Quantum Dot Thin Films With Goal to Increase Thermoelectric Efficiencies

The award is under the United States Department of Defense’s Office of Strategic Defense SBIR Phase 1 proposal OSD04- EP3 "Nanostructure-Enhanced Bulk Thermoelectric Materials", and the program is managed by the Navy’s Office of Naval Research.

The objective of the project is to demonstrate that quantum dots can be used to produce an improved thermoelectric nanomaterial by engineering thermal and electronic properties to achieve increased fficiencies.
Thermoelectric materials can be fashioned into devices to create electricity from temperature differences or into solid-state cooling devices. However an inherent shortcoming of existing thermoelectric materials is that they make for inefficient devices, either for cooling or energy conversion. Evident will work to develop an advanced thermoelectric nanomaterial that, because of its improved efficiencies, could offer significant cost and performance benefits for both military and commercial applications.

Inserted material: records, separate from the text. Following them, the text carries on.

File: src/common/fasc_defs.svh
// Purpose: constants for the flash access and security control block
// Assumes: 64 kB program space, 512-byte pages, 8 kB lock blocks
// Notes: definitions only
`ifndef FASC_DEFS_SVH
`define FASC_DEFS_SVH
`define FASC_SFR_STORE_CTL_ADDR 8'h8f
`define FASC_SFR_MEM_CTL_ADDR 8'hb7
`define FASC_SFR_LIMIT_ADDR 8'hb6
`define FASC_STORE_CTL_RESET 8'h00
`define FASC_MEM_CTL_RESET 8'h80
`define FASC_LIMIT_RESET 8'h00
`define FASC_STORE_CTL_MASK 8'h07
`define FASC_MEM_CTL_MASK 8'hc1
`define FASC_BIT_WREN 0
`define FASC_BIT_ERASE 1
`define FASC_BIT_SCRATCH 2
`define FASC_BIT_READ_ALWAYS 6
`define FASC_BIT_ONE_SHOT 7
`define FASC_LOCK_WE_ADDR 16'hfbfe
`define FASC_LOCK_RD_ADDR 16'hfbff
`define FASC_SEC_PAGE 7'h7d
`define FASC_RSV_BASE 16'hfc00
`define FASC_SCRATCH_MASK 16'h007f
`define FASC_ERASED_BYTE 8'hff
`define FASC_ZERO_BYTE 8'h00
`define FASC_PAGE_MSB 15
`define FASC_PAGE_LSB 9
`define FASC_BLOCK_MSB 15
`define FASC_BLOCK_LSB 13
`define FASC_ONE_SHOT_CYC 4'h3
`endif

File: src/common/fasc_pkg.sv
// Purpose: shared types of the flash access and security control block
// Assumes: nothing beyond the defines header
// Notes: states Gray coded along the usual path
`default_nettype none
package fasc_pkg;
  typedef enum logic [1:0] {
    FASC_IDLE = 2'b00,
    FASC_READ = 2'b01,
    FASC_WRITE = 2'b11,
    FASC_ERASE = 2'b10
  } fasc_state_t;
  typedef enum logic [1:0] {
    FASC_SRC_NONE = 2'b00,
    FASC_SRC_CPU = 2'b01,
    FASC_SRC_DBG = 2'b10
  } fasc_src_t;
endpackage
`default_nettype wire

File: src/hdl/flash_access_security_control.sv
// Purpose: flash access control, debug locks, access limit, control SFRs
// Assumes: one-cycle flash array; requests held until ack
// Notes: lock bytes are mirrored from the array at their fixed addresses
// Summary of operation
// - Read lock bit 0 blocks debug reads
// - Write/erase lock bit 0 blocks debug changes
// - Locked security block: writes yes, erase no
// - Upper code cannot touch flash below limit
// - Upper table read below limit returns zero
// - Lower code unrestricted; upper may execute lower
// - Limit address is register byte then 0x00
// - Limit register takes first write only
// - Limit reads zero until written
// - Debug port obeys locks for read/write/erase
// - Debug may always read locks, lock more
// - Unlocked security page erase clears all locks
// - Locked security page needs full device erase
// - Reserved area never accessible, except CPU fetches while scratchpad select is set
// - Locks ignore software; software never erases sec page
// - One-shot bit powers sense amps down; reset 1
// - Read-always bit reads every cycle
// - Software write/erase needs global enable
// - Scratchpad select steers software reads/writes
// - Erase plus write enable erases whole page
// - Write enable sends data-move writes to flash
// - Each lock bit governs one 8 kB block
// - Byte write clears bits; erase sets 0xFF
`include "fasc_defs.svh"
`default_nettype none
module fasc_flash_ctrl (
  input wire logic clk_sys,
  input wire logic rst_n,
  input wire logic sfrWe,
  input wire logic [7:0] sfrAddr,
  input wire logic [7:0] sfrWdata,
  output logic [7:0] sfrRdata,
  input wire logic cpuReq,
  input wire logic cpuWrite,
  input wire logic cpuFetch,
  input wire logic [15:0] cpuPc,
  input wire logic [15:0] cpuAddr,
  input wire logic [7:0] cpuWdata,
  output logic cpuAck,
  output logic cpuDenied,
  output logic cpuToXram,
  output logic [7:0] cpuRdata,
  input wire logic dbgReq,
  input wire logic [1:0] dbgOp,
  input wire logic [15:0] dbgAddr,
  input wire logic [7:0] dbgWdata,
  output logic dbgAck,
  output logic dbgDenied,
  output logic [7:0] dbgRdata,
  output logic flashRead,
  output logic flashWrite,
  output logic flashPageErase,
  output logic flashMassErase,
  output logic flashScratch,
  output logic [15:0] flashAddr,
  output logic [7:0] flashWdata,
  input wire logic [7:0] flashRdata,
  output logic senseAmpOff,
  output logic [15:0] accessLimitAddress
);
  // ----------------------------------------------------------------
  // Helpers
  // ----------------------------------------------------------------
  function automatic logic lockBit(input logic [7:0] lb,
                                   input logic [15:0] a);
    lockBit = lb[a[`FASC_BLOCK_MSB:`FASC_BLOCK_LSB]];
  endfunction
  function automatic logic secPage(input logic [15:0] a);
    secPage = a[`FASC_PAGE_MSB:`FASC_PAGE_LSB] == `FASC_SEC_PAGE;
  endfunction
  function automatic logic isLockAddr(input logic [15:0] a);
    isLockAddr = a == `FASC_LOCK_WE_ADDR || a == `FASC_LOCK_RD_ADDR;
  endfunction

  // ----------------------------------------------------------------
  // Control registers
  // ----------------------------------------------------------------
  logic [7:0] storeCtlQ;
  logic [7:0] memCtlQ;
  logic [7:0] limitQ;
  logic limitDoneQ;
  logic [7:0] rdLockQ;
  logic [7:0] weLockQ;
  fasc_pkg::fasc_state_t stateQ;
  fasc_pkg::fasc_src_t srcQ;
  logic [3:0] oneShotQ;

  always_ff @(posedge clk_sys or negedge rst_n) begin
    if (!rst_n) begin
      storeCtlQ <= `FASC_STORE_CTL_RESET;
      memCtlQ <= `FASC_MEM_CTL_RESET;
    end else if (sfrWe) begin
      if (sfrAddr == `FASC_SFR_STORE_CTL_ADDR) begin
        storeCtlQ <= sfrWdata & `FASC_STORE_CTL_MASK;
      end else if (sfrAddr == `FASC_SFR_MEM_CTL_ADDR) begin
        memCtlQ <= sfrWdata & `FASC_MEM_CTL_MASK;
      end
    end
  end

  // Only the first write after reset lands; no software path reopens it
  always_ff @(posedge clk_sys or negedge rst_n) begin
    if (!rst_n) begin
      limitQ <= `FASC_LIMIT_RESET;
      limitDoneQ <= 1'b0;
    end else if (sfrWe && sfrAddr == `FASC_SFR_LIMIT_ADDR &&
                 !limitDoneQ) begin
      limitQ <= sfrWdata;
      limitDoneQ <= 1'b1;
    end
  end

  // Registered read keeps every port on a flop; data lags one cycle
  always_ff @(posedge clk_sys or negedge rst_n) begin
    if (!rst_n) begin
      sfrRdata <= `FASC_ZERO_BYTE;
    end else if (sfrAddr == `FASC_SFR_STORE_CTL_ADDR) begin
      sfrRdata <= storeCtlQ;
    end else if (sfrAddr == `FASC_SFR_MEM_CTL_ADDR) begin
      sfrRdata <= memCtlQ;
    end else if (sfrAddr == `FASC_SFR_LIMIT_ADDR) begin
      sfrRdata <= limitQ;
    end else begin
      sfrRdata <= `FASC_ZERO_BYTE;
    end
  end

  logic [15:0] limitAddr;
  assign limitAddr = {limitQ, `FASC_ZERO_BYTE};

  // ----------------------------------------------------------------
  // Permission decode
  // ----------------------------------------------------------------
  logic wrEn;
  logic erEn;
  logic scratch;
  assign wrEn = storeCtlQ[`FASC_BIT_WREN];
  assign erEn = storeCtlQ[`FASC_BIT_ERASE];
  assign scratch = storeCtlQ[`FASC_BIT_SCRATCH];

  logic cpuUpper;
  logic cpuBelow;
  logic cpuRsv;
  logic cpuFlashWr;
  logic cpuErase;
  logic cpuOk;
  always_comb begin
    cpuUpper = cpuPc >= limitAddr;
    cpuBelow = cpuAddr < limitAddr;
    cpuRsv = !scratch && cpuAddr >= `FASC_RSV_BASE;
    cpuFlashWr = cpuWrite && wrEn;
    cpuErase = cpuFlashWr && erEn;
    cpuOk = 1'b1;
    // A write never takes the fetch path, so it cannot skip the checks
    if (cpuFetch && !cpuWrite) begin
      cpuOk = !cpuRsv;
    end else if (cpuRsv) begin
      cpuOk = 1'b0;
    end else if (cpuUpper && cpuBelow && !scratch) begin
      cpuOk = 1'b0;
    end else if (cpuFlashWr && !memCtlQ[`FASC_BIT_WREN]) begin
      cpuOk = 1'b0;
    end else if (cpuErase && !scratch && secPage(cpuAddr)) begin
      cpuOk = 1'b0;
    end
  end

  logic dbgRsv;
  logic dbgSecLocked;
  logic dbgOk;
  logic dbgMass;
  always_comb begin
    dbgRsv = dbgAddr >= `FASC_RSV_BASE;
    dbgSecLocked = !lockBit(weLockQ, `FASC_LOCK_WE_ADDR);
    dbgMass = 1'b0;
    dbgOk = 1'b0;
    if (dbgRsv) begin
      dbgOk = 1'b0;
    end else if (dbgOp == 2'b00) begin
      dbgOk = isLockAddr(dbgAddr) || lockBit(rdLockQ, dbgAddr);
    end else if (dbgOp == 2'b01) begin
      // Writes only clear bits, so a lock byte write only locks more
      dbgOk = isLockAddr(dbgAddr) || lockBit(weLockQ, dbgAddr);
    end else if (isLockAddr(dbgAddr) && dbgSecLocked) begin
      dbgOk = 1'b1;
      dbgMass = 1'b1;
    end else begin
      dbgOk = lockBit(weLockQ, dbgAddr);
    end
  end

  // ----------------------------------------------------------------
  // Access sequencer
  // ----------------------------------------------------------------
  // CPU wins a tie; the debug request simply waits a turn
  always_ff @(posedge clk_sys or negedge rst_n) begin
    if (!rst_n) begin
      stateQ <= fasc_pkg::FASC_IDLE;
      srcQ <= fasc_pkg::FASC_SRC_NONE;
      cpuAck <= 1'b0;
      cpuDenied <= 1'b0;
      cpuToXram <= 1'b0;
      cpuRdata <= `FASC_ZERO_BYTE;
      dbgAck <= 1'b0;
      dbgDenied <= 1'b0;
      dbgRdata <= `FASC_ZERO_BYTE;
      flashRead <= 1'b0;
      flashWrite <= 1'b0;
      flashPageErase <= 1'b0;
      flashMassErase <= 1'b0;
      flashScratch <= 1'b0;
      flashAddr <= 16'h0000;
      flashWdata <= `FASC_ZERO_BYTE;
    end else begin
      cpuAck <= 1'b0;
      dbgAck <= 1'b0;
      flashWrite <= 1'b0;
      flashPageErase <= 1'b0;
      flashMassErase <= 1'b0;
      flashRead <= memCtlQ[`FASC_BIT_READ_ALWAYS];
      case (stateQ)
        fasc_pkg::FASC_IDLE: begin
          if (cpuReq && !cpuAck) begin
            cpuDenied <= 1'b0;
            cpuToXram <= 1'b0;
            if (cpuWrite && !wrEn) begin
              cpuAck <= 1'b1;
              cpuToXram <= 1'b1;
            end else if (!cpuOk) begin
              cpuAck <= 1'b1;
              cpuDenied <= 1'b1;
              cpuRdata <= `FASC_ZERO_BYTE;
            end else begin
              srcQ <= fasc_pkg::FASC_SRC_CPU;
              flashScratch <= scratch && !cpuFetch;
              flashAddr <= (scratch && !cpuFetch) ?
                           (cpuAddr & `FASC_SCRATCH_MASK) : cpuAddr;
              flashWdata <= cpuWdata;
              if (cpuErase) begin
                flashPageErase <= 1'b1;
                stateQ <= fasc_pkg::FASC_ERASE;
              end else if (cpuWrite) begin
                flashWrite <= 1'b1;
                stateQ <= fasc_pkg::FASC_WRITE;
              end else begin
                flashRead <= 1'b1;
                stateQ <= fasc_pkg::FASC_READ;
              end
            end
          end else if (dbgReq && !dbgAck) begin
            dbgDenied <= 1'b0;
            if (!dbgOk) begin
              dbgAck <= 1'b1;
              dbgDenied <= 1'b1;
              dbgRdata <= `FASC_ZERO_BYTE;
            end else begin
              srcQ <= fasc_pkg::FASC_SRC_DBG;
              flashScratch <= 1'b0;
              flashAddr <= dbgAddr;
              flashWdata <= dbgWdata;
              if (dbgOp == 2'b00) begin
                flashRead <= 1'b1;
                stateQ <= fasc_pkg::FASC_READ;
              end else if (dbgOp == 2'b01) begin
                flashWrite <= 1'b1;
                stateQ <= fasc_pkg::FASC_WRITE;
              end else begin
                flashPageErase <= !dbgMass;
                flashMassErase <= dbgMass;
                stateQ <= fasc_pkg::FASC_ERASE;
              end
            end
          end
        end
        fasc_pkg::FASC_READ: begin
          if (srcQ == fasc_pkg::FASC_SRC_CPU) begin
            cpuAck <= 1'b1;
            cpuRdata <= flashRdata;
          end else begin
            dbgAck <= 1'b1;
            dbgRdata <= flashRdata;
          end
          stateQ <= fasc_pkg::FASC_IDLE;
        end
        fasc_pkg::FASC_WRITE,
        fasc_pkg::FASC_ERASE: begin
          if (srcQ == fasc_pkg::FASC_SRC_CPU) begin
            cpuAck <= 1'b1;
          end else begin
            dbgAck <= 1'b1;
          end
          stateQ <= fasc_pkg::FASC_IDLE;
        end
        default: begin
          stateQ <= fasc_pkg::FASC_IDLE;
        end
      endcase
    end
  end

  // ----------------------------------------------------------------
  // Lock byte mirror
  // ----------------------------------------------------------------
  // Erased flash reads 0xFF, so after reset every block starts open
  always_ff @(posedge clk_sys or negedge rst_n) begin
    if (!rst_n) begin
      rdLockQ <= `FASC_ERASED_BYTE;
      weLockQ <= `FASC_ERASED_BYTE;
    end else if (flashMassErase ||
                 (flashPageErase && !flashScratch &&
                  secPage(flashAddr))) begin
      rdLockQ <= `FASC_ERASED_BYTE;
      weLockQ <= `FASC_ERASED_BYTE;
    end else if (flashWrite && !flashScratch) begin
      if (flashAddr == `FASC_LOCK_RD_ADDR) begin
        rdLockQ <= rdLockQ & flashWdata;
      end else if (flashAddr == `FASC_LOCK_WE_ADDR) begin
        weLockQ <= weLockQ & flashWdata;
      end
    end
  end

  // ----------------------------------------------------------------
  // Sense amp one-shot and limit output
  // ----------------------------------------------------------------
  always_ff @(posedge clk_sys or negedge rst_n) begin
    if (!rst_n) begin
      oneShotQ <= 4'h0;
      senseAmpOff <= 1'b0;
      accessLimitAddress <= 16'h0000;
    end else begin
      accessLimitAddress <= limitAddr;
      if (flashRead) begin
        oneShotQ <= `FASC_ONE_SHOT_CYC;
        senseAmpOff <= 1'b0;
      end else if (oneShotQ != 4'h0) begin
        oneShotQ <= oneShotQ - 4'h1;
      end else begin
        senseAmpOff <= memCtlQ[`FASC_BIT_ONE_SHOT];
      end
    end
  end
endmodule
`default_nettype wire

“By using quantum dots in a thin film, our goal is to reinvigorate the development of thermoelectric technologies to obtain unprecedented device efficiencies. This should substantially help increase the performance and reduce the cost of a wide range of thermoelectric devices,” said Clint Ballinger, Chief Executive Officer of Evident.

“Thermoelectric devices have the potential for a wide range of applications,” said Dr. Gregory Scholes of the University of Toronto. “Thermoelectric devices can be used as a solidstate cooler to remove heat from solid-state electronics or used for generating electricity in wide variety of critical systems ranging from submarines or aircraft to space systems. By using an innovative quantum dot based material, we hope to see greater device efficiencies.”

Dr. Scholes is Assistant Professor in the Department of Chemistry, University of Toronto. He received his Ph.D. from the University of Melbourne in 1994 and has postdoctoral experience at Imperial College, London and the University of California, Berkeley. His research program includes developing new methods for the synthesis of semiconductor quantum dots, the application of ultrafast laser experiments and theory to elucidate the electronic properties of quantum dots and organic polymers, and the study of light-induced magnetism.